La missive de Pierre Bretevil, février 2013

α) Le dispositif Duflot

Afin d’inciter à la construction de logements neufs dans les zones où il existe une demande locative forte, un nouveau dispositif d’investissement immobilier, dénommé « dispositif Duflot » a été instauré par la loi de finances pour 2013 (loi n° 2012-1509 du 29 décembre 2012, Journal Officiel du 30 décembre).
Il s’agit d’une réduction d’impôt sur le revenu accordée aux contribuables, personnes physiques, domiciliés en France qui acquièrent, directement ou par l’intermédiaire d’une société non soumise à l’impôt sur les sociétés, un logement neuf ou en l’état futur d’achèvement entre le 1er janvier 2013 et le 31 décembre 2016, à certaines conditions.

•    La durée de location du bien

Les acquéreurs s’engagent à louer vide leur bien immobilier à usage d’habitation principale dans les 12 mois qui suivent l’acquisition ou l’achèvement, pendant au moins 9 ans.
Le droit de propriété ne peut pas être démembré (usufruit /nue-propriété) pendant la période d’engagement de location, sauf en cas de décès.

•    Le locataire

La location ne peut pas être conclue avec un membre du foyer fiscal, un ascendant ou descendant du propriétaire. Elle ne peut pas non plus être conclue au profit d’un des associés de la société acquéreur ni même avec un membre de son foyer fiscal, un ascendant ou descendant.

•    Les loyers, les ressources du locataire et les zones géographiques

Il existe des plafonds de loyers et de ressources pour le locataire, qui sont appréciés à la date de la conclusion du bail, en tenant compte de la localisation du logement et de sa surface.

  • Les loyers

Les plafonds maximum de loyers mensuels par mètre carré (charges non comprises) sont fixés à :

    • 16.52 euros en zone A bis,
    • 12.27 euros dans le reste de la zone A
    • 9.88 euros en zone B1
    • 8.59 euros en zone B2.

Ces plafonds sont révisés chaque année en fonction de l’indice de référence de loyers (IRL).
A ces plafonds de loyers, il est ensuite appliqué un « coefficient multiplicateur » calculé selon la formule suivante : 0,7 + 19/S (S = la surface du logement)
Le coefficient ainsi obtenu est arrondi à la 2e décimale la plus proche et ne peut excéder 1,2.
La surface à prendre en compte s’entend de la surface habitable augmentée de la moitié de la surface des annexes dans la limite de 8m2 par logement.
Attention toutefois, les plafonds de loyer peuvent être réduits par le représentant de l’Etat dans la région après avis du Comité régional de l’habitat afin d’être adaptés aux particularités des marchés locatifs locaux.

  • Les ressources

Les revenus du locataire doivent être inférieurs à des plafonds de ressources déterminés en fonction du lieu de situation du logement et de la composition du ménage. Par exemple, pour un couple vivant à Paris (zone A bis) ayant un enfant à charge, le plafond des ressources est de 71.515 euros.
Les ressources du locataire s’entendent du revenu fiscal de référence figurant sur l’avis d’imposition sur le revenu établi au titre de l’avant-dernière année précédant celle de la signature du contrat de location.
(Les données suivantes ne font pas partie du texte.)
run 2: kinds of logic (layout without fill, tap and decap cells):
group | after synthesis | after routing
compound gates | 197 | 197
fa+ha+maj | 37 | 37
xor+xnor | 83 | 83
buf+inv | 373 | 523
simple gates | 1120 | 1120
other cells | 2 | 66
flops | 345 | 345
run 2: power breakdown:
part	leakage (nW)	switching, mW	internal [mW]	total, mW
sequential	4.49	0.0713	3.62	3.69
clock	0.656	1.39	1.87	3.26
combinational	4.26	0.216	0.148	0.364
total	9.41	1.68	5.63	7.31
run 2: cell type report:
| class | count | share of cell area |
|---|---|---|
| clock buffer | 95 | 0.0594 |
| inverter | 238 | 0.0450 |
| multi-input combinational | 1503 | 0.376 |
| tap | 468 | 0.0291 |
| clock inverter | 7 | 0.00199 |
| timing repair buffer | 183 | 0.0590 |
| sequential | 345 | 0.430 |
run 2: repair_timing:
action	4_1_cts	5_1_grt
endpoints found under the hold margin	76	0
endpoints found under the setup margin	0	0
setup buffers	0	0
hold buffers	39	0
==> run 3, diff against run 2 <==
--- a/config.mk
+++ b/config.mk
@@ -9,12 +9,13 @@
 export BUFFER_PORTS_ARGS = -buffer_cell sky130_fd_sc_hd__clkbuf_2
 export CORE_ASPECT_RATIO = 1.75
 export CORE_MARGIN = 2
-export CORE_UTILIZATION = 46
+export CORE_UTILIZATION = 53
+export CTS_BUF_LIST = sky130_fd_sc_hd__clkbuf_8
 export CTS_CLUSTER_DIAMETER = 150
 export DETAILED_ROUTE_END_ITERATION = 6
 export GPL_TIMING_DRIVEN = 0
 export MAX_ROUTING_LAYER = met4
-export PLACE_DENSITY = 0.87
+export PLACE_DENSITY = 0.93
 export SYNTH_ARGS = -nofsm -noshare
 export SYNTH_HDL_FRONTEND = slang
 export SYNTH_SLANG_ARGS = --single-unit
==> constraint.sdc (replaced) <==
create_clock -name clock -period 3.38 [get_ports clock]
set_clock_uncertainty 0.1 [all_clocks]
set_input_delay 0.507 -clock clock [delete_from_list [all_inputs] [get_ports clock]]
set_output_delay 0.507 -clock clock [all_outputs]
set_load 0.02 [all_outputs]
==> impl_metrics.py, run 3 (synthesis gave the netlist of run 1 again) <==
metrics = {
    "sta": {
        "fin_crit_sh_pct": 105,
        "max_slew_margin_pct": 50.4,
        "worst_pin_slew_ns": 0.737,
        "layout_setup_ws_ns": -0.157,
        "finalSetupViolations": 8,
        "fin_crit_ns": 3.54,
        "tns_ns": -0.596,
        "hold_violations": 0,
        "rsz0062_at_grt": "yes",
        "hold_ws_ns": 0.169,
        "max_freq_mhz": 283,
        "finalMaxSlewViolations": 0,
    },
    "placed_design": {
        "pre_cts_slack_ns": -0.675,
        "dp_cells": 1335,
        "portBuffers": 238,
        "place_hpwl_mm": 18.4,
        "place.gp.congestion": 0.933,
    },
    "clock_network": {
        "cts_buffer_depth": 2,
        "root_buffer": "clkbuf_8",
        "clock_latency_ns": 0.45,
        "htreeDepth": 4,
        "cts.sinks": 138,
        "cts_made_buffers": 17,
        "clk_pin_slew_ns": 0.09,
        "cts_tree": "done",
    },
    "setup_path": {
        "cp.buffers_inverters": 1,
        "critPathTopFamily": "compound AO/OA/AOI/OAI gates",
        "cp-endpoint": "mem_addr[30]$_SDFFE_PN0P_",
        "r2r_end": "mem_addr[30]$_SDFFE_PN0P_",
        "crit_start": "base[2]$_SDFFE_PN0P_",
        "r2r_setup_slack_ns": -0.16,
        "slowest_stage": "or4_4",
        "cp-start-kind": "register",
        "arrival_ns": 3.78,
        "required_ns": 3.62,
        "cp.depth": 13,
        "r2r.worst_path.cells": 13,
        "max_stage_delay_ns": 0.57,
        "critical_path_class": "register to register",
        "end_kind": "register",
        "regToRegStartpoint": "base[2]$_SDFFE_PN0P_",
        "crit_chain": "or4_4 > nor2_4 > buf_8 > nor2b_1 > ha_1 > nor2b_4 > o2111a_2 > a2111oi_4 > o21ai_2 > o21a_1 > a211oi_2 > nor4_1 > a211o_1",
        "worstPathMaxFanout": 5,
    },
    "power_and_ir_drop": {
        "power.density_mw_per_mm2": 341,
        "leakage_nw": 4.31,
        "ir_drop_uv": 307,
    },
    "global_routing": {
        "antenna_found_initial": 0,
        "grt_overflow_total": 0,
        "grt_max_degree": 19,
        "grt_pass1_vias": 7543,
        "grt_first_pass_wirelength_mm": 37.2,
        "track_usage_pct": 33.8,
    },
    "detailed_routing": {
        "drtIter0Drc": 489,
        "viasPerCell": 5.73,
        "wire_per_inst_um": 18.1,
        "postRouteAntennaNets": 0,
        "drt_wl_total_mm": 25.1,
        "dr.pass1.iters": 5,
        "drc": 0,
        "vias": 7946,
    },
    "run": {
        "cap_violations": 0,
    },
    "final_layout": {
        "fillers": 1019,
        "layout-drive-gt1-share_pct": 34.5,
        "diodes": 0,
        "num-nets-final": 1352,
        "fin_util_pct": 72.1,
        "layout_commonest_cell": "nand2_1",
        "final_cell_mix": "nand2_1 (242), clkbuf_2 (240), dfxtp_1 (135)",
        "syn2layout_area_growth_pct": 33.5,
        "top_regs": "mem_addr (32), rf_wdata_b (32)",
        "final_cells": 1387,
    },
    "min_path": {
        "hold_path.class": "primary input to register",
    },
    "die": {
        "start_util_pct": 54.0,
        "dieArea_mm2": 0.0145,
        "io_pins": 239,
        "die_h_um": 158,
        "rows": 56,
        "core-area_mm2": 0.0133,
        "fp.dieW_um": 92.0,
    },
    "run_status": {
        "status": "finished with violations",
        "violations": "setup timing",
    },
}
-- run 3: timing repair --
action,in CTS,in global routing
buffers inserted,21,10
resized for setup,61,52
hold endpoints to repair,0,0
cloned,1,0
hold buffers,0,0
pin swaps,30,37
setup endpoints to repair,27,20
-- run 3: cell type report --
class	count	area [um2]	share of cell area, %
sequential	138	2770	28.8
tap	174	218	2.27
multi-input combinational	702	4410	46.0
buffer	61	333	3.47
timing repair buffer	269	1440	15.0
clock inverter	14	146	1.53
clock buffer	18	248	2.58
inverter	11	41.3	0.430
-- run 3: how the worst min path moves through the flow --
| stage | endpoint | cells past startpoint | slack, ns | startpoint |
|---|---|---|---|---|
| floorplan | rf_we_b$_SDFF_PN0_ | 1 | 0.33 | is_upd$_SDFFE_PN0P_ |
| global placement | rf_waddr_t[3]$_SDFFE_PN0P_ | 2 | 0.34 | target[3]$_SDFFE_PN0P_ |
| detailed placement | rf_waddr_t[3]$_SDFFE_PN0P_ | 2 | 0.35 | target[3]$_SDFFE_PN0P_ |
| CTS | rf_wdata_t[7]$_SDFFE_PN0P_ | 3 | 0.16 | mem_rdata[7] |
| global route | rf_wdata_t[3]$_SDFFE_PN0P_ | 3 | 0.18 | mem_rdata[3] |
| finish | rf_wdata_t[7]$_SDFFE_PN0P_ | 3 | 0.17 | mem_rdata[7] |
===== src/logic/pcwl_pkg.sv =====
// pcwl_pkg: word addresses, register offsets, reset values and loader states
// for the per-port configuration word loader.
// assumes: three ports, 16-bit words, 32-bit configuration registers.
package pcwl_pkg;
    // number of switch ports
    localparam int PCWL_PORTS = 3;
    // word addresses of the loaded words
    localparam logic [7:0] WA_PORTNUM_P2 = 8'h64;
    localparam logic [7:0] WA_PWR_P0 = 8'h70;
    localparam logic [7:0] WA_PWR_P1 = 8'h72;
    localparam logic [7:0] WA_PWR_P2 = 8'h74;
    localparam logic [7:0] WA_PMC_P0 = 8'h80;
    localparam logic [7:0] WA_PMC_P1 = 8'h82;
    localparam logic [7:0] WA_PMC_P2 = 8'h84;
    localparam logic [7:0] WA_SLOTLO_P1 = 8'h92;
    // configuration register offsets, kept for reference by the readers
    localparam logic [11:0] OFS_PORTNUM = 12'h0CC;
    localparam logic [11:0] OFS_VC0MAP = 12'h154;
    localparam logic [11:0] OFS_PWR0 = 12'h214;
    localparam logic [11:0] OFS_PWR1 = 12'h218;
    localparam logic [11:0] OFS_PMC = 12'h074;
    localparam logic [11:0] OFS_VGA = 12'h070;
    localparam logic [11:0] OFS_PHY5 = 12'h088;
    localparam logic [11:0] OFS_SLOTCAP = 12'h0D4;
    // reset values of the loaded fields
    localparam logic [2:0] RST_PORTNUM = 3'h2;
    localparam logic [6:0] RST_VC0MAP = 7'h7F;
    localparam logic [14:0] RST_PWR0 = 15'h0000;
    localparam logic RST_PWR1 = 1'b0;
    localparam logic [6:0] RST_PMC = 7'h00;
    localparam logic RST_VGA = 1'b0;
    localparam logic [7:0] RST_PHY5 = 8'h00;
    localparam logic [15:0] RST_SLOTLO = 16'h0000;
    // loader states
    typedef enum logic [1:0] {PCWL_IDLE, PCWL_LOAD, PCWL_DONE} pcwl_state_t;
endpackage : pcwl_pkg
  • Les zones géographiques concernées

Jusqu’au 30 juin 2013, les zones géographiques à prendre en compte sont les zones A bis, A, B1 et B2 (par exemple Paris et certaines communes d’Ile-de-France). La zone C en est exclue. Après le 30 juin 2013, les communes classées en zone B2 devront avoir obtenu un agrément pour pouvoir être éligibles à ce dispositif.

•    Quelles normes énergétiques respecter ?

La réduction d’impôt est réservée au logement neuf ou acquis en l’état futur d’achèvement bénéficiant du label « bâtiment basse consommation » d’énergie, BBC 2005 ou respecter la réglementation thermique RT 2012 pour les permis déposés après le 1er janvier 2013.

•    Quel est le montant de la réduction d’impôt ?

La réduction d’impôt de 18% est calculée sur le prix de revient dans la limite de 300.000 euros, par contribuable et pour une même année d’imposition, et d’un plafond par mètre carré de surface habitable fixé par décret à 5.500 euros.

β) Conjoncture immobilière

Bulletin d’informations des notaires février 2013

Au 4ème trimestre 2012, les ventes d’appartements anciens ont diminué de 12% en Ile-de-France par rapport à la même période en 2011, avec un repli encore plus sévère dans Paris (-21%).

Au 4ème trimestre 2012, le coup de frein sur les ventes fait baisser les prix.

Jusqu’à l’été, les prix ont fait preuve de résistance, alors même  que les transactions avaient connu après le mois de janvier un ralentissement sensible. Cette phase de résistance semble désormais derrière nous. Le recul des prix, qui est général, demeure néanmoins modeste au regard de la diminution des volumes de ventes.
Du 3ème trimestre au 4ème trimestre 2012, le prix des logements anciens a reculé de 1,3% en Ile-de-France. L’ajustement sur les prix s’avère globalement plus sensible au cœur de l’agglomération et est plus marqué pour les appartements.
Le recul des prix a été un peu plus fort dans la Capitale que dans les autres départements. Le prix à Paris s’établit ainsi à 8 270 euros le m² au 4ème trimestre 2012, en baisse de 170 euros et de 2% par rapport au 3ème trimestre 2012.

γ) La surtaxe sur les plus-values immobilières

Conformément à l’article 1609 nonies G du code général des impôts, une surtaxe est instaurée sur les plus-values immobilières lorsque celle-ci dépasse 50.000 euros (I) à l’exclusion des terrains à bâtir (II).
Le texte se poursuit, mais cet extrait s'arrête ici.